Some browsers are not worth debugging. Always consider the user agent when debugging and use it to determine whether the error is worth your time.

Using message

With these errors, you will need to explore various things. The message itself may yield certain clues. While an error like TypeError: Cannot read property 'insertBefore' of null may tell us little, since insertBefore is a commonly used method inside JavaScript code, the error TypeError: this.getAuthority is not a function at least points us to a function called getAuthority which when searching on codesearch could indicate a problem in TimedMediaHandler or MediaWiki's ForeignApi.

Using URL and user identifier (session id/IP)

The URL field may be useful.

If the error always occurs on the same special page, that may indicate a problem with that special page.

If the error is always occurring from the same user identifier that might indicate a problem with a user script. Consider URLs which require visible on wiki actions that might identify said user. For example if the URL contains action=edit or action=submit, did the page recently get edited and does that user have user scripts which may contain the bug? URLs that may reveal information include edit URLs, action=rollback, discussion pages, user pages, the draft namespace and certain special pages e.g. Special:Block.

When identifying such errors, please consider fixing the error. These kind of errors as you've demonstrated are privacy concerns.

Fixing errors

When an error is encountered you will likely want to mute the alert while it is addressed to avoid spamming your work colleagues with emails. To do this click "view source" at the end of the email and sign in (I find it helps to manually alter the URL to use grafana-rw rather than grafana). Click silence and set a duration.
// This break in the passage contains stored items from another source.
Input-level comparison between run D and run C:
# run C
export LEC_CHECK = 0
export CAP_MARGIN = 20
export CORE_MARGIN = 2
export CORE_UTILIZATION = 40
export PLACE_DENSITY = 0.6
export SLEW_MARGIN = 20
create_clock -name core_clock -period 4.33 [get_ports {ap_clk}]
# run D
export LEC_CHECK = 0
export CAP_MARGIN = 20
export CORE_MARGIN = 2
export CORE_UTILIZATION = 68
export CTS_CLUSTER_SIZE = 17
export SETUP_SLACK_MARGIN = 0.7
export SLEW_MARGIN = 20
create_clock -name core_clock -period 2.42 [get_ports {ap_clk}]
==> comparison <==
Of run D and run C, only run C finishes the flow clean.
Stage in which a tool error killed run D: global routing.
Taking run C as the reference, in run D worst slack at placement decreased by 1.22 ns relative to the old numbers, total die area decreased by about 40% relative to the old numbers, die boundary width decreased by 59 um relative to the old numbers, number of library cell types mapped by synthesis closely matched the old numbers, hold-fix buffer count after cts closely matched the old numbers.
job 370:
==> flow/design.v (excerpt) <==
module battleship(
input wire clk,
input wire rst,  
input wire ARDUINO_A0,    
input wire ARDUINO_A1,    
input wire ARDUINO_A2,    
input wire ARDUINO_A3,    
output reg ARDUINO_IO0,   
output reg ARDUINO_IO1,   
output reg ARDUINO_IO2,   
output reg ARDUINO_IO6,   
output reg ARDUINO_IO7,   
output reg ARDUINO_IO8,   
output reg ARDUINO_IO9,   
output reg ARDUINO_IO10,  
output reg ARDUINO_IO11,  
output reg ARDUINO_A4,  
output reg ARDUINO_A5,  
output reg PMOD1_D0_P,  
output reg PMOD1_D0_N,  
output reg PMOD1_D1_P,  
output reg PMOD1_D1_N,  
output reg PMOD1_D2_P,  
output reg PMOD1_D2_N,  
output reg PMOD2_D0_P,  
output reg PMOD2_D0_N,  
output reg PMOD2_D1_P,  
output reg PMOD2_D2_P,  
output reg PMOD2_D2_N,  
output reg PMOD2_D3_P,  
output reg ARDUINO_IO3,   
output reg ARDUINO_IO4,   
output reg ARDUINO_IO5    
);
Size: about 1200 cells after synthesis, ~190 flip-flops, about 9600 µm² of cells after synthesis.
Settings: LEC_CHECK=0, CAP_MARGIN=0, CORE_MARGIN=2, CORE_UTILIZATION=72, CTS_CLUSTER_DIAMETER=370, CTS_CLUSTER_SIZE=36, MAX_ROUTING_LAYER=met4, MIN_ROUTING_LAYER=met1, SETUP_SLACK_MARGIN=1.33, SLEW_MARGIN=20; clock period 4.6 ns.
run.sh (not shown) runs the stock make flow with config.mk's settings and CLKGATE_MAP_FILE=.
## Diff of input files: job 2887 against job 370
- CORE_MARGIN: 2 -> 10
- CORE_UTILIZATION: 72 -> 52
- CORE_ASPECT_RATIO: unset -> 0.5
- SETUP_SLACK_MARGIN: 1.33 -> 1.26
- PLACE_DENSITY_LB_ADDON: unset -> 0.03
- CAP_MARGIN: 0 -> 20
- CTS_CLUSTER_DIAMETER: 370 -> 63
- CTS_CLUSTER_SIZE: 36 -> 45
==> comparison <==
- Die outline width in job 2887 is 93 µm above job 370.
- Switching power: job 2887 > job 370
- Job 2887 falls short of job 370 in clock period minus worst slack.
- Compared with job 370, job 2887 has less setup slack.
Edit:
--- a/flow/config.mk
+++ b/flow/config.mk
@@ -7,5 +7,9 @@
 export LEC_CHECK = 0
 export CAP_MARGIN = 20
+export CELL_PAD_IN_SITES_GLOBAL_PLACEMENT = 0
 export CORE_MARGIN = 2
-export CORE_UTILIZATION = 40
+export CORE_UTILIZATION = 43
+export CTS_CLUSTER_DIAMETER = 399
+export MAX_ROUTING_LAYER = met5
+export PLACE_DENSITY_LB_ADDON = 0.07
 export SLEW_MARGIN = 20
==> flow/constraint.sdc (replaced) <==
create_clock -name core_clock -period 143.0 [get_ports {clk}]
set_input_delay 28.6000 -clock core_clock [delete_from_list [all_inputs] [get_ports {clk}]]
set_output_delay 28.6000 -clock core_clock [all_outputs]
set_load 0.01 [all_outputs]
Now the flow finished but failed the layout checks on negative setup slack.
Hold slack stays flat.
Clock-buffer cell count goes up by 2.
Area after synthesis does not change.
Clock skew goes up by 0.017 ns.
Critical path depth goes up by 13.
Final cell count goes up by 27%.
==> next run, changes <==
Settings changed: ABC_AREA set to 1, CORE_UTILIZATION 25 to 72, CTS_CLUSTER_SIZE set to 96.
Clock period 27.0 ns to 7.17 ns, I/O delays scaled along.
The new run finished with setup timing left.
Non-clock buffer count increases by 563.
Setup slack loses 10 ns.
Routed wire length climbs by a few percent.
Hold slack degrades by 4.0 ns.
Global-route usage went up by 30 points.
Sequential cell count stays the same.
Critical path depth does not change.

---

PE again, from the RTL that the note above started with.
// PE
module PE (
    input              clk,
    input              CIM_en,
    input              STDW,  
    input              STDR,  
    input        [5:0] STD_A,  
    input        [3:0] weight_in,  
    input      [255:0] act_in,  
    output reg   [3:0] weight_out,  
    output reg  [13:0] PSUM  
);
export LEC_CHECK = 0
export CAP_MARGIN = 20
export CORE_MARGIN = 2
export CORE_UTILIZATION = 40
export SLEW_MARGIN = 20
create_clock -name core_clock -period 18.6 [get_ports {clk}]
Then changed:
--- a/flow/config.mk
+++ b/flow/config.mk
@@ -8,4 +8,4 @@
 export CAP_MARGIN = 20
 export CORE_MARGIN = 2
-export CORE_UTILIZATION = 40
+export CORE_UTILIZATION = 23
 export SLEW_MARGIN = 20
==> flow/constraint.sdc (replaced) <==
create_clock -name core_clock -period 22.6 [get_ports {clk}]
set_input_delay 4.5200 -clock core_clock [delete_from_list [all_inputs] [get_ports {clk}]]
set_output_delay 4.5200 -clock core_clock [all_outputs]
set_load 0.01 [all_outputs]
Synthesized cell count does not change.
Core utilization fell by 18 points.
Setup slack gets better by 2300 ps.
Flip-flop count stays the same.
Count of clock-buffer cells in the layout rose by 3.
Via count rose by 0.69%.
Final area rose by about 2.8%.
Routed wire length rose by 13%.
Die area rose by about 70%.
Suggested durations and actions:

  • If caused by Gerrit-based code, aim for a backport on the same day and mute for 12hr.
  • If input from another team is needed, file a ticket as a deploy blocker, make sure it is acknowledged by the code owner and mute for 24hrs.
  • If a gadget is involved:
    • See https://www.mediawiki.org/wiki/Stable_interface_policy/Frontend#How_providers_can_make_breaking_changes_that_impact_widely_used_but_unmaintained_gadgets
    • For dependency errors update MediaWiki:Gadget-definitions
    • Where the bug is in code, if possible and you have a staff account:
      • fix the issue by reverting the change that introduced the error, with long edit summary detailing the error string, the function it occurs in.
      • If possible to fix the issue or defend against it, update the code with long edit summary detailing the error string, the function it occurs in.
      • Consider opting the gadget out of errors.
    • If not possible to edit the gadget yourself mute for 24hrs and write a comment on the talk page. Make sure to ping (using @ symbol) the last three editors of the gadget.Opting out of errors

Users can opt out of error logging by adding the following code to their user JS.

mw.loader.using('mediawiki.storage').then(function () {
  mw.storage.session.set( 'client-error-opt-out', '1' );
});

Infrastructure

Errors are reported via mediawiki.errorLogger and clientError.js in WikimediaEvents, and collected via EventGate (see T217142).